【Member Papers】Structural and optical properties of high crystalline quality orthorhombic к-Ga₂O₃ heteroepitaxial films grown by HVPE

      Researchers from the Tianjin University of Technology have published a dissertation titled "Structural and optical properties of high crystalline quality orthorhombic к-Ga₂O₃ heteroepitaxial films grown by HVPE" in Applied Physics A.

Project Support

      This work was supported by the Major Project of Tianjin Science and Technology (Grant No. 18ZXJMTG00230) and the Key Research and Development Program of Tianjin (Nos. 24YFXTHZ00200 and 24YFXTHZ00210).

Background

      Gallium oxide (Ga₂O₃) has become a pivotal material in next-generation power electronics and deep-ultraviolet (UV) optoelectronics because of its exceptional properties: an ultrawide bandgap (4.6–5.3 eV), a high breakdown electric field (>8 MV/cm), excellent optical transparency, and robust chemical stability.
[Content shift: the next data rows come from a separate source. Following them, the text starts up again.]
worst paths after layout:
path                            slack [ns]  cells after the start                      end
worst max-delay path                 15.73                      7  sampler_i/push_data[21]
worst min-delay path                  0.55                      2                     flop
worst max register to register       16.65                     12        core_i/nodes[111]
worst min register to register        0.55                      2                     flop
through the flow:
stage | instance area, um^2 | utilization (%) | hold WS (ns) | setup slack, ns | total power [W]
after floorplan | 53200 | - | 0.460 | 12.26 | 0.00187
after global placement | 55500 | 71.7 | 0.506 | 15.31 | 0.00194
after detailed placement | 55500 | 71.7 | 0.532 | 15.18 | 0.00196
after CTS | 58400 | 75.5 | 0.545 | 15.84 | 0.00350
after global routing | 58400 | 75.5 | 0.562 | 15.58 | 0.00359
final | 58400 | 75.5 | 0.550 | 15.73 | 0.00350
[src/hdl/wiscPkg.sv]
`default_nettype none

package wiscPkg;

  parameter int dataW    = 16;              // datapath and byte-address width
  parameter int memDepth = 1024;            // default memory size in 16-bit words
  parameter int regAddrW = 3;               // eight architectural registers

  // 4-bit opcode field, control group in the upper codes
  typedef enum logic [3:0] {
    opAdd = 4'b0000,                        // rd = rs + rt, sets z n v
    opSub = 4'b0001,                        // rd = rs - rt, sets z n v
    opXor = 4'b0010,                        // rd = rs ^ rt, sets z
    opLw  = 4'b1000,                        // rd = mem[rs + (imm4 << 1)]
    opSw  = 4'b1001,                        // mem[rs + (imm4 << 1)] = rd
    opLlb = 4'b1010,                        // rd = sext(imm8)
    opB   = 4'b1100,                        // pc-relative conditional branch
    opBr  = 4'b1101,                        // register-indirect conditional branch
    opPcs = 4'b1110,                        // rd = pc + 2
    opHlt = 4'b1111                         // stop fetching, pc held
  } opcodeT;

  // branch condition codes, evaluated on {n, v, z}
  typedef enum logic [2:0] {
    condNe     = 3'b000,                    // z clear
    condEq     = 3'b001,                    // z set
    condGt     = 3'b010,                    // z and n clear
    condLt     = 3'b011,                    // n set
    condGe     = 3'b100,                    // z set or greater
    condLe     = 3'b101,                    // n or z set
    condOvf    = 3'b110,                    // v set
    condAlways = 3'b111                     // unconditional
  } condT;

  typedef struct packed {
    logic n;                                // negative
    logic v;                                // signed overflow
    logic z;                                // zero
  } flagsT;

  // register-register and load/store layout, rt doubles as imm4
  // register fields are 4 bits wide, only the low 3 bits select a register
  typedef struct packed {
    opcodeT     op;
    logic [3:0] rd;
    logic [3:0] rs;
    logic [3:0] rt;
  } regFormT;

  typedef struct packed {
    opcodeT     op;
    condT       cond;
    logic [8:0] offset9;                    // signed, in half-words
  } branchFormT;

  typedef struct packed {
    opcodeT     op;
    logic [3:0] rd;
    logic [7:0] imm8;
  } immFormT;

  typedef union packed {
    regFormT    regForm;
    branchFormT branchForm;
    immFormT    immForm;
  } instrU;

endpackage

`default_nettype wire

[src/hdl/memBusIf.sv]
`timescale 1ns/10ps
`default_nettype none

// one master's view of the shared memory port
interface memBusIf;
  import wiscPkg::*;

  logic             req;                    // level, held until gnt
  logic             we;                     // 1 = write, 0 = read
  logic [dataW-1:0] addr;                   // byte address
  logic [dataW-1:0] wdata;
  logic             gnt;                    // one-cycle accept pulse
  logic             rdValid;                // pulses one cycle after a read gnt
  logic [dataW-1:0] rdata;                  // valid with rdValid

  modport master (
    output req, we, addr, wdata,
    input  gnt, rdValid, rdata
  );

  modport arbiter (
    input  req, we, addr, wdata,
    output gnt, rdValid, rdata
  );

endinterface

`default_nettype wire

[src/hdl/memArbiter.sv]
`timescale 1ns/10ps
`default_nettype none

module memArbiter #(
  parameter int memDepth = wiscPkg::memDepth
) (
  input  logic                          clk,
  input  logic                          rstN,
  memBusIf.arbiter                      core,
  input  logic                          hostReq,
  input  logic                          hostWe,
  input  logic [wiscPkg::dataW-1:0]     hostAddr,     // byte address
  input  logic [wiscPkg::dataW-1:0]     hostWdata,
  output logic                          hostGnt,
  output logic                          hostRdValid,
  output logic [wiscPkg::dataW-1:0]     hostRdata,
  output logic                          memEn,
  output logic                          memWe,
  output logic [$clog2(memDepth)-1:0]   memAddr,      // word address
  output logic [wiscPkg::dataW-1:0]     memWdata,
  input  logic [wiscPkg::dataW-1:0]     memRdata
);
  import wiscPkg::*;

  localparam int memAw = $clog2(memDepth);

  logic [dataW-1:0] selAddr;
  logic             rdValidQ;               // a read was accepted last cycle
  logic             rdSelHost;              // that read belonged to the host

  // host wins every tie, core waits in place
  assign hostGnt  = hostReq;
  assign core.gnt = core.req & ~hostReq;

  assign memEn    = hostReq | core.req;
  assign memWe    = hostReq ? hostWe : core.we;
  assign selAddr  = hostReq ? hostAddr : core.addr;
  assign memAddr  = selAddr[memAw:1];       // drop byte bit
  assign memWdata = hostReq ? hostWdata : core.wdata;

  always_ff @(posedge clk) begin
    if (!rstN) begin
      rdValidQ  <= 1'b0;
      rdSelHost <= 1'b0;
    end else begin
      rdValidQ  <= memEn & ~memWe;
      rdSelHost <= hostReq;
    end
  end

  // route the registered read back to its owner
  assign hostRdValid  = rdValidQ & rdSelHost;
  assign core.rdValid = rdValidQ & ~rdSelHost;
  assign hostRdata    = rdSelHost ? memRdata : '0;
  assign core.rdata   = rdSelHost ? '0 : memRdata;

endmodule

`default_nettype wire

[src/flat_wrapper.sv]
// flat-port wrapper written by rule: the top's interface ports become plain ports
module memArbiter_flat import wiscPkg::*;
#(
  parameter int memDepth = wiscPkg::memDepth
)
  (clk, rstN, hostReq, hostWe, hostAddr, hostWdata, hostGnt, hostRdValid, hostRdata, memEn, memWe, memAddr, memWdata, memRdata, core_req, core_we, core_addr, core_wdata, core_gnt, core_rdValid, core_rdata);
  memBusIf core_i ();
  input  logic clk;
  input  logic rstN;
  input  logic hostReq;
  input  logic hostWe;
  input  logic [wiscPkg::dataW-1:0] hostAddr;
  input  logic [wiscPkg::dataW-1:0] hostWdata;
  output logic hostGnt;
  output logic hostRdValid;
  output logic [wiscPkg::dataW-1:0] hostRdata;
  output logic memEn;
  output logic memWe;
  output logic [$clog2(memDepth)-1:0] memAddr;
  output logic [wiscPkg::dataW-1:0] memWdata;
  input  logic [wiscPkg::dataW-1:0] memRdata;
  input wire logic [$bits(core_i.req)-1:0] core_req;
  input wire logic [$bits(core_i.we)-1:0] core_we;
  input wire logic [$bits(core_i.addr)-1:0] core_addr;
  input wire logic [$bits(core_i.wdata)-1:0] core_wdata;
  output wire logic [$bits(core_i.gnt)-1:0] core_gnt;
  output wire logic [$bits(core_i.rdValid)-1:0] core_rdValid;
  output wire logic [$bits(core_i.rdata)-1:0] core_rdata;
  assign core_i.req = core_req;
  assign core_i.we = core_we;
  assign core_i.addr = core_addr;
  assign core_i.wdata = core_wdata;
  assign core_gnt = core_i.gnt;
  assign core_rdValid = core_i.rdValid;
  assign core_rdata = core_i.rdata;
  memArbiter #(.memDepth(memDepth)) u_core (.clk(clk), .rstN(rstN), .core(core_i), .hostReq(hostReq), .hostWe(hostWe), .hostAddr(hostAddr), .hostWdata(hostWdata), .hostGnt(hostGnt), .hostRdValid(hostRdValid), .hostRdata(hostRdata), .memEn(memEn), .memWe(memWe), .memAddr(memAddr), .memWdata(memWdata), .memRdata(memRdata));
endmodule
[config.mk]
export PLATFORM = sky130hd
export DESIGN_NAME = memArbiter_flat
export DESIGN_NICKNAME = d
export VERILOG_FILES = /design/src/hdl/wiscPkg.sv /design/src/hdl/memBusIf.sv /design/src/hdl/memArbiter.sv /design/src/flat_wrapper.sv
export SDC_FILE = /design/constraint.sdc
export NUM_CORES = 1
export LEC_CHECK = 0
export BUFFER_PORTS_ARGS = -buffer_cell sky130_fd_sc_hd__buf_2
export CAP_MARGIN = 20
export CORE_ASPECT_RATIO = 0.75
export CORE_MARGIN = 2
export CORE_UTILIZATION = 23
export DETAILED_ROUTE_END_ITERATION = 8
export PLACE_DENSITY = 0.85
export SYNTH_ARGS = -nofsm -noshare
export SYNTH_HDL_FRONTEND = slang
export SYNTH_SLANG_ARGS = --single-unit
[constraint.sdc]
create_clock -name clk -period 0.9 [get_ports clk]
set_input_delay 0.135 -clock clk [delete_from_list [all_inputs] [get_ports clk]]
set_output_delay 0.135 -clock clk [all_outputs]
set_load 0.02 [all_outputs]
==> impl_summary.txt <==
----------------------------------------------------
[Outcome]
  Outcome ... complete, but fails checks
  Violations in the final reports ... negative setup slack

[Yosys]
  Ranking of synthesized cells by area ... sky130_fd_sc_hd__mux2_2, sky130_fd_sc_hd__nor2b_1, sky130_fd_sc_hd__and2_1
  Cell area after synthesis ... 652 sq um
  Fraction of registers with async set/reset ... 0
  Share of the synthesized netlist area taken by xor and xnor gates ... 0
  Gate count of the mapped netlist ... 76
  Library cell with the largest summed area after synthesis ... sky130_fd_sc_hd__mux2_2
  Primary flip-flop cell chosen by synthesis mapping ... sky130_fd_sc_hd__dfxtp_1
  Adder and majority gate portion of the synthesized area ... 0
  Synth Net Count ... 162
  Mean post-synth cell area ... 8.58 sq um
  Synth top area share ... 0.466
  Count of flip-flops with a built-in enable after synthesis ... 0
  Post-synthesis share of cell area spent on and, or, nand and nor gates ... 0.365
  Distinct cell type count of the synthesized netlist ... 10
  Most frequently used cell type in the post-synthesis netlist ... sky130_fd_sc_hd__mux2_2
  YS warnings ... 0
  Share of the yosys chip area belonging to registers ... 0.0614
  Post-synthesis register bit count ... 2
  Proportion of synthesized area in mux cells ... 0.466
  Combinational family with the most area after synthesis ... multiplexers
  Fraction of the mapped netlist area in compound gates ... 0.0154
  Post-synth top cells ... sky130_fd_sc_hd__mux2_2, sky130_fd_sc_hd__nor2b_1, sky130_fd_sc_hd__and2_1, sky130_fd_sc_hd__buf_2, sky130_fd_sc_hd__buf_6

[STA]
  Setup repair after global routing missed its margin ... yes
  Hold Fails Final Rpt ... 0
  Pins Over Slew Limit ... 0
  Slew headroom ... 0.893
  Share of the cycle needed by the critical path after routing ... 1.35
  Setup ws final ... -0.313 ns
  Final count of negative-setup-slack endpoints ... 61
  Clock period minus worst slack ... 1.21 ns
  Worst hold-check slack ... 0.169 ns
  Fmax ... 825 MHz
  Sum Neg Setup Slack ... -10.31 ns
  Worst Max-Slew Pin Slew ... 0.160 ns

[Clocking]
  Clock tree sinks ... 2
  Clock Root Buffer ... sky130_fd_sc_hd__clkbuf_8
  Maximum buffer depth of the clock tree ... 2
  Level count of the clock H-tree ... 1
  Inserted Clock Buffers ... 3
  CTS tree ... done
  CTS clock-pin slew for the worst setup and hold paths ... 0.03 ns
  Hold buffer count at CTS ... 0

[Global routing]
  Number of antenna violations at the first check in global routing ... 2
  Global-route wire length before repair ... 6810 um
  Pin count of the biggest net entering global routing ... 16
  Sum of overflow across all layers after global routing ... 0
  Via count of the first global-routing pass ... 1355
  Global-route total usage across every layer ... 0.281

[Routing]
  DR pass1 iterations ... 4
  Routed wire length ... 4950 um
  Antenna Nets Post-Route ... 0
  First DRT Iteration DRCs ... 54
  Vias per cell ... 4.60
  Average wire per standard cell ... 19.0 um
  Count of vias placed by the detailed router ... 1200
  Total DRC errors in the routed layout ... 0

[Critical path]
  Sequence of cells on the critical path ... buf_16, nor2b_1, buf_4
  Maximum net fanout on the critical path ... 14
  Critical Path Slowest Stage Cell ... sky130_fd_sc_hd__dfxtp_4
  Crit. End Element ... primary output
  Data arrival time of the critical path ... 1.08 ns
  CP max stage delay ... 0.36 ns
  Required time of the critical path ... 0.76 ns
  Kind of critical path ... reg -> out
  Startpoint class of the critical path ... flop

[Pwr]
  Combinational cell fraction of total power ... 0.747
  Sequential fraction of design power ... 0.057
  Power Density ... 811 mW/mm^2
  Switching component of the power ... 0.643 mW
  Net switching fraction of the power ... 0.364
  Cell internal power dissipation ... 1.13 mW
  Pleak ... 1.22 nW
  Fraction of power consumed by the clock network ... 0.196
  Max VDD drop ... 0.000533 V

[Finish]
  Cell Count, Final, Fillers Out ... 261
  Nets ... 311
  Number of inserted filler cells in the final layout ... 147
  Area growth from synthesis to layout ... 235%
  Fraction of layout instances using a drive strength above 1 ... 0.951

[Floorplan]
  Die height ... 50.1 um
  Die area ... 0.00328 sq mm
  Floorplan die width ... 65.5 um
  Area of the core ... 0.00264 sq mm
  Placement Rows ... 16
  Starting utilization of the core area ... 0.247
  Ports placed on the boundary ... 150

[Placed design]
  Port Buf Inserts ... 137
  Post-DP HPWL ... 2870 um
  Placed Cells ... 246
  DP Worst Slack ... -0.170 ns
  Placer Congestion ... 0.795

[Min path]
  Worst hold path class ... in -> reg
  Count of cells along the worst hold path ... 2

[Flow run]
  Max-capacitance violation count ... 0

----------------------------------------------------
## routing by layer
layer	wire, um	up-vias	global-route usage
li1	-	550	-
met3	466	14	0.0890
met2	2670	90	0.548
met4	155	0	0.160
met5	0	-	0
met1	1660	546	0.250
## cells in the final DEF, fill, tap and decap left out
cell type | netlist | layout
sky130_fd_sc_hd__inv_1 | 1 | 1
sky130_fd_sc_hd__nor2b_2 | 0 | 5
sky130_fd_sc_hd__buf_2 | 3 | 72
sky130_fd_sc_hd__nor2b_4 | 0 | 7
sky130_fd_sc_hd__and2_1 | 18 | 1
sky130_fd_sc_hd__buf_8 | 0 | 1
sky130_fd_sc_hd__clkbuf_8 | 0 | 3
sky130_fd_sc_hd__and2_2 | 0 | 1
sky130_fd_sc_hd__buf_6 | 3 | 61
sky130_fd_sc_hd__or2_4 | 0 | 1
sky130_fd_sc_hd__buf_12 | 0 | 4
sky130_fd_sc_hd__mux2_4 | 0 | 27
sky130_fd_sc_hd__a32o_1 | 1 | 1
sky130_fd_sc_hd__diode_2 | 0 | 2
sky130_fd_sc_hd__dfxtp_4 | 0 | 1
sky130_fd_sc_hd__dfxtp_1 | 2 | 1
sky130_fd_sc_hd__nor2b_1 | 19 | 7
sky130_fd_sc_hd__buf_16 | 0 | 2
sky130_fd_sc_hd__buf_4 | 1 | 11
sky130_fd_sc_hd__and2_4 | 0 | 16
## per-stage QoR
stage / power (mW) / utilization / instance area [sq um]
final: 1.77 / 0.825 / 2180
after global routing: 1.84 / 0.825 / 2180
after CTS: 1.72 / 0.819 / 2160
after detailed placement: 0.927 / 0.534 / 1410
after global placement: 0.910 / 0.534 / 1410
after floorplan: 0.574 / - / 681
## worst paths after layout
kind | from | endpoint | slack [ns]
min | rstN | u_core.rdSelHost$_SDFF_PN0_ | 0.17
max | u_core.rdSelHost$_SDFF_PN0_ | core_rdata[3] | -0.31
## cell families after synthesis
family / after synthesis
AOI/OAI and AO/OA: 1
buffers and inverters: 8
DFF: 2
muxes: 27
and+or+nand+nor: 38
## repair_timing
action | in CTS | in global routing
buffers inserted | 6 | 2
endpoints found under the setup margin | 63 | 65
cloned | 5 | 0
pin swaps | 1 | 0
resized for setup | 170 | 28
## critical path: cells and delay by family (launching register included)
family / cells / cell delay [ns]
flip-flops: 1 / 0.36
buffers and inverters: 2 / 0.33
AND/OR/NAND/NOR: 1 / 0.17
## state kept, by name, summed over array words and instances (netlist names)
| name | cells |
|---|---|
| u_core.rdValidQ | 1 |
| u_core.rdSelHost | 1 |
## area by class of cell
class / instances / area (sq um) / area share
sequential: 2 / 43.8 / 0.0201
timing repair buffer: 151 / 1280 / 0.587
tap: 36 / 45.0 / 0.0207
inverter: 1 / 3.75 / 0.00172
clock buffer: 3 / 41.3 / 0.0189
multi-input combinational: 66 / 762 / 0.349
antenna: 2 / 5.00 / 0.00229
## power by group through the flow
stage | combinational (mW) | sequential (mW) | clock, mW
after global placement | 0.811 | 0.0988 | 0
after CTS | 1.26 | 0.100 | 0.357
after floorplan | 0.475 | 0.0991 | 0
after detailed placement | 0.828 | 0.0989 | 0
final | 1.32 | 0.101 | 0.347
after global routing | 1.37 | 0.101 | 0.367
Power figures use the tool's default switching activity.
Ga₂O₃ exhibits multiple polymorphs, including the α-, β-, γ-, δ- and κ-Ga₂O₃ phases. Although the most thermodynamically stable monoclinic β-phase has been primarily researched, the orthorhombic κ-phase (space group Pna21) exhibits distinctive performance advantages, such as a high dielectric constant, spontaneous polarization, and piezoelectric properties. These exceptional characteristics enable its use in innovative devices, including high-mobility transistors and piezoelectric sensors.

Abstract

      Herein, high crystalline quality orthorhombic κ-Ga₂O₃ epitaxial films were grown on c-Al₂O₃ substrates via hydride vapor phase epitaxy. A pure-phase κ-Ga₂O₃ film deposited at 800 ℃ exhibited exceptional crystalline quality, with a symmetric rocking-curve full width at half maximum of 379″. The out-of-plane epitaxial relationship between the κ-Ga₂O₃ film and c-Al₂O₃ substrate was determined to be κ-Ga₂O₃ (001)//Al₂O₃ (0001), and the in-plane epitaxial relationships were κ-Ga₂O₃ [010]//Al₂O₃ [10_10] and κ-Ga₂O₃ [110]//Al₂O₃ [1_100]. The film deposited at 800 ℃ showed an average visible-light transmittance of 70%, an optical bandgap of 4.72 eV. Photoluminescence (PL) spectra show that the films exhibit strong ultraviolet (UV)-green emission in the wavelength range of 300 to 700 nm. The Hall mobility of this film was 25 cm² V⁻¹ s⁻¹, with a carrier concentration of 3.34 × 10¹⁸ cm⁻³.

Conclusion

      Herein, through the optimization of the growth-zone temperature, we prepared high crystalline quality orthorhombic κ-Ga₂O₃ epitaxial films on c-plane sapphire substrates via HVPE at 800 ℃ and investigated their surface morphology, crystal structure, crystalline quality, and optoelectronic properties. XRD analysis confirms that the sample prepared at 800℃ is a phase-pure κ-Ga₂O₃ epitaxial film, and it is observed that the epitaxial film undergoes a κ→β phase transition with increasing temperature. SEM characterization reveals that the κ-Ga₂O₃ epitaxial film exhibits excellent surface morphology. The out-of-plane epitaxial relationship was determined to be κ-Ga₂O₃ (001)//Al₂O₃ (0001), and the in-plane relationships were identified to be κ-Ga₂O₃ [010]//Al₂O₃ [10_10] and κ-Ga₂O₃ [110]//Al₂O₃ [1_100]. Notably, the prepared film showed a symmetric rocking-curve FWHM of 379″. The results of HRTEM and SAED confirmed an ordered atomic arrangement in the film. Furthermore, the film showed an average transmittance in the visible range of 70% and an optical bandgap of 4.72 eV. The Hall mobility of the film was 25 cm² V⁻¹ s⁻¹, with a carrier concentration of 3.34×10¹⁸ cm⁻³. The comprehensive characterization results provide critical insights into the structural, optical, and electrical properties of the pure-phase metastable κ-Ga₂O₃ films, laying a foundation for future device applications.